In this section, we'll explain how to implement your transaction processing backend system with Open Fabric's transaction authorization host.

In a nutshell: As part of your integration with Open Fabric, you receive real-time authorization requests for transactions on tokenized accounts; you then receive clearing data (batches) and finally settlement (funds movement).

  1. Authorization (real-time): When a customer pays on a merchant's website or in-store using an account tokenized in our platform, the transaction is routed via the merchant's acquirer to the card network, which sends it to our authorization host. We forward the request to you as an "authorization message". You must respond in real time with an approval or decline.

  2. Clearing (batches): After a transaction is approved, the merchant's acquirer submits it for clearing: the exchange of transaction data in batches through the card networks, typically multiple times per day. You are informed of what will be settled but do not approve individual items at this stage.

  3. Settlement (funds): The card networks then perform settlement: crediting and debiting the net amounts of all participants' bank accounts. Depending on your setup, the card networks settle you directly or settlement is reflected on your BIN sponsor (the bank that holds the BIN range on your behalf), who in turn settles with you. Settlement usually happens once per day per settlement currency.

See the table below for how the three phases differ.

PhaseMessage typesYour role
Real-time AuthorizationAuthorizations (incl. reversals)You approve or decline each request in real time.
ClearingAuthorizations (incl. reversals and expiry), Refunds (incl. reversals and expiry), Chargebacks (incl. reversals and challenges), Fee CollectionsYou receive batch files; no approval needed. Typically multiple times per day.
SettlementAuthorizations (incl. reversals), Refunds (incl. reversals), Chargebacks (incl. reversals and challenges), Fee CollectionsYou receive a settlement report once per day with total amounts and line-by-line records; funds move.

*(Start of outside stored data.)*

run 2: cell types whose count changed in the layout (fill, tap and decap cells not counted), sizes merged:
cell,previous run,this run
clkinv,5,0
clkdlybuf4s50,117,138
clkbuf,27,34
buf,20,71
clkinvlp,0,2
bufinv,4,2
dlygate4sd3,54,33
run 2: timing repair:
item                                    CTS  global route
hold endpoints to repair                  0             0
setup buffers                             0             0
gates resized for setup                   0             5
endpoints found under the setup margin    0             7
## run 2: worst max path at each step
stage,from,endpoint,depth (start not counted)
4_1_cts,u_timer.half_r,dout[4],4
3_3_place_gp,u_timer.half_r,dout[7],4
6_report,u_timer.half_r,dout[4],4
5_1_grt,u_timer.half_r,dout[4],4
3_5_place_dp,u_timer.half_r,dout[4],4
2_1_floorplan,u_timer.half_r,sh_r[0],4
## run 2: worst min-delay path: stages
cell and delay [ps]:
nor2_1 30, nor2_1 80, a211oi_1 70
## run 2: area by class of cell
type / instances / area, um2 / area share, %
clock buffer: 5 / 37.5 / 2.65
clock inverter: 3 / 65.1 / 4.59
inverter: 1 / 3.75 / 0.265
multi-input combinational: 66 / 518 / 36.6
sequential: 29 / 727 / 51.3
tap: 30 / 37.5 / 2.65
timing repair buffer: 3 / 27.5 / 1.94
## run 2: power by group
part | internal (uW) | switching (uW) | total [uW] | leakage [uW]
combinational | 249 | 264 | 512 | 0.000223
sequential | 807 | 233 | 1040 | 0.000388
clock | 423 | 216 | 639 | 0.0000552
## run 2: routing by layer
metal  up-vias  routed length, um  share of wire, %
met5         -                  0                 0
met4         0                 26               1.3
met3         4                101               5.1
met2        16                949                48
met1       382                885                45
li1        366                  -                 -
--- src/rtl/p_i_cache_ctrl_nway.sv ---
// p_i_cache_ctrl_nway: control FSM for an N-way set-associative instruction
// cache with tree-PLRU replacement, blocking line fill and a set-by-set
// invalidate-all flush. All outputs are combinational from state and inputs.
module p_i_cache_ctrl_nway #(
   parameter int NUM_WAYS = 4,
   parameter int NUM_SETS = 8
) (
   input  logic                        clk,
   input  logic                        rst,
   input  logic                        mem_read,
   output logic                        mem_resp,
   output logic                        pmem_read,
   input  logic                        pmem_resp,
   input  logic                        hit_in,
   input  logic [NUM_WAYS-1:0]         hit_way,
   input  logic [NUM_WAYS-1:0]         valid_out,
   input  logic [NUM_WAYS-2:0]         plru_in,
   input  logic                        flush,
   output logic [NUM_WAYS-1:0]         valid_load,
   output logic                        valid_datain,
   output logic [NUM_WAYS-1:0]         tag_load,
   output logic [NUM_WAYS-1:0]         data_fill_we,
   output logic                        plru_load,
   output logic [NUM_WAYS-2:0]         plru_datain,
   output logic                        load_pipe_reg,
   output logic [1:0]                  addr_sel,
   output logic [$clog2(NUM_SETS)-1:0] flush_idx,
   output logic                        flush_busy
);

   localparam int WAY_W = $clog2(NUM_WAYS);
   localparam int IDX_W = $clog2(NUM_SETS);

   localparam logic [1:0] S_LOOKUP = 2'd0;
   localparam logic [1:0] S_MISS   = 2'd1;
   localparam logic [1:0] S_FLUSH  = 2'd2;

   localparam logic [1:0] ADDR_CUR   = 2'd0;
   localparam logic [1:0] ADDR_PREV  = 2'd1;
   localparam logic [1:0] ADDR_FLUSH = 2'd2;

   logic [1:0]          state, state_next;
   logic                pending, pending_next;
   logic [IDX_W-1:0]    flush_idx_next;
   logic [WAY_W-1:0]    hit_idx;
   logic [WAY_W-1:0]    victim;
   logic [NUM_WAYS-1:0] victim_oh;

   // Tree layout: node 0 is the root, node n has children 2n+1 / 2n+2, and a
   // bit of 1 means the victim lies in the right subtree. Touching way w makes
   // every node on its path point away from w.
   function automatic logic [NUM_WAYS-2:0] plru_update(input logic [NUM_WAYS-2:0] p,
                                                       input logic [WAY_W-1:0]    w);
      logic [NUM_WAYS-2:0] r;
      int node;
      r = p;
      for (int l = 0; l < WAY_W; l++) begin
         node = (1 << l) - 1 + int'(w >> (WAY_W - l));
         r[node] = ~w[WAY_W-1-l];
      end
      return r;
   endfunction

   // Follow the tree bits from the root down to a leaf.
   function automatic logic [WAY_W-1:0] plru_victim(input logic [NUM_WAYS-2:0] p);
      int node;
      node = 0;
      for (int l = 0; l < WAY_W; l++) begin
         node = 2 * node + 1 + int'(p[node]);
      end
      return WAY_W'(node - (NUM_WAYS - 1));
   endfunction

   // One-hot hit vector to way index.
   always_comb begin
      hit_idx = '0;
      for (int i = 0; i < NUM_WAYS; i++) begin
         if (hit_way[i]) hit_idx = WAY_W'(i);
      end
   end

   // Victim: lowest invalid way, otherwise the PLRU tree walk.
   always_comb begin
      victim = plru_victim(plru_in);
      for (int i = NUM_WAYS - 1; i >= 0; i--) begin
         if (!valid_out[i]) victim = WAY_W'(i);
      end
      victim_oh = {{(NUM_WAYS-1){1'b0}}, 1'b1} << victim;
   end

   // Next-state and output decode; reset forces the idle output pattern.
   always_comb begin
      // NOTE: every output and next-state value gets a default first, so no
      // path through the case below can leave one unassigned and infer a latch.
      state_next     = state;
      pending_next   = pending;
      flush_idx_next = flush_idx;
      mem_resp       = 1'b0;
      pmem_read      = 1'b0;
      valid_load     = '0;
      valid_datain   = 1'b0;
      tag_load       = '0;
      data_fill_we   = '0;
      plru_load      = 1'b0;
      plru_datain    = '0;
      load_pipe_reg  = 1'b1;
      addr_sel       = ADDR_CUR;
      flush_busy     = 1'b0;

      if (!rst) begin
         case (state)
            S_LOOKUP: begin
               if (mem_read && hit_in) begin
                  mem_resp    = 1'b1;
                  plru_load   = 1'b1;
                  plru_datain = plru_update(plru_in, hit_idx);
               end else if (mem_read) begin
                  // Freeze the pipeline on the missing address.
                  load_pipe_reg = 1'b0;
                  addr_sel      = ADDR_PREV;
                  state_next    = S_MISS;
               end
               // A flush wins over a miss; the miss is retried afterwards.
               if (flush) state_next = S_FLUSH;
            end

            S_MISS: begin
               pmem_read     = 1'b1;
               addr_sel      = ADDR_PREV;
               load_pipe_reg = 1'b0;
               if (pmem_resp) begin
                  tag_load     = victim_oh;
                  valid_load   = victim_oh;
                  data_fill_we = victim_oh;
                  valid_datain = 1'b1;
                  plru_load    = 1'b1;
                  plru_datain  = plru_update(plru_in, victim);
                  pending_next = 1'b0;
                  state_next   = (pending || flush) ? S_FLUSH : S_LOOKUP;
               end else if (flush) begin
                  pending_next = 1'b1;
               end
            end

            S_FLUSH: begin
               flush_busy    = 1'b1;
               addr_sel      = ADDR_FLUSH;
               valid_load    = '1;
               valid_datain  = 1'b0;
               plru_load     = 1'b1;
               plru_datain   = '0;
               load_pipe_reg = 1'b0;
               pending_next  = 1'b0;
               if (flush_idx == IDX_W'(NUM_SETS - 1)) begin
                  flush_idx_next = '0;
                  state_next     = S_LOOKUP;
               end else begin
                  flush_idx_next = flush_idx + 1'b1;
               end
            end

            default: state_next = S_LOOKUP;
         endcase
      end
   end

   // State, flush counter and deferred-flush flag.
   always_ff @(posedge clk or posedge rst) begin
      // NOTE: sequential state uses non-blocking assignments so every register
      // samples the pre-edge values regardless of statement order.
      if (rst) begin
         state     <= S_LOOKUP;
         pending   <= 1'b0;
         flush_idx <= '0;
      end else begin
         state     <= state_next;
         pending   <= pending_next;
         flush_idx <= flush_idx_next;
      end
   end

endmodule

Pre-Authorization vs Final Authorization

Authorization can be two-step (pre-auth then capture) or one-step (final auth). Merchants (or their acquirers) send one or the other; your host must support the type they send.

  1. Pre-Authorization: The merchant asks you to authorize the transaction and hold (ring-fence) the amount on the customer's balance. The amount is not yet sent for clearing and settlement. The merchant must later capture the amount in full or in one or more partial captures. Capture can occur up to 30 days after the pre-authorization in some cases.
  2. Final Authorization: The merchant requests an authorization for an exact amount, which can immediately be deducted from the customer's balance. These transactions do not always appear in a clearing file, but may appear in a settlement report while skipping the clearing step.
FlowPre-AuthorizationFinal Authorization
Use caseReservations, travel/transit, delayed fulfillmentRegular purchases
Your action during real-time authorizationHold balanceDeduct balance
In clearing fileWill be cleared separately, either in full or in multiple partialsUsually not present in a clearing file
tip

Is your system not able to hold balances? Open Fabric has a feature that converts pre-authorizations into final authorizations and refunds a payment if the authorization expires. Reach out to learn more.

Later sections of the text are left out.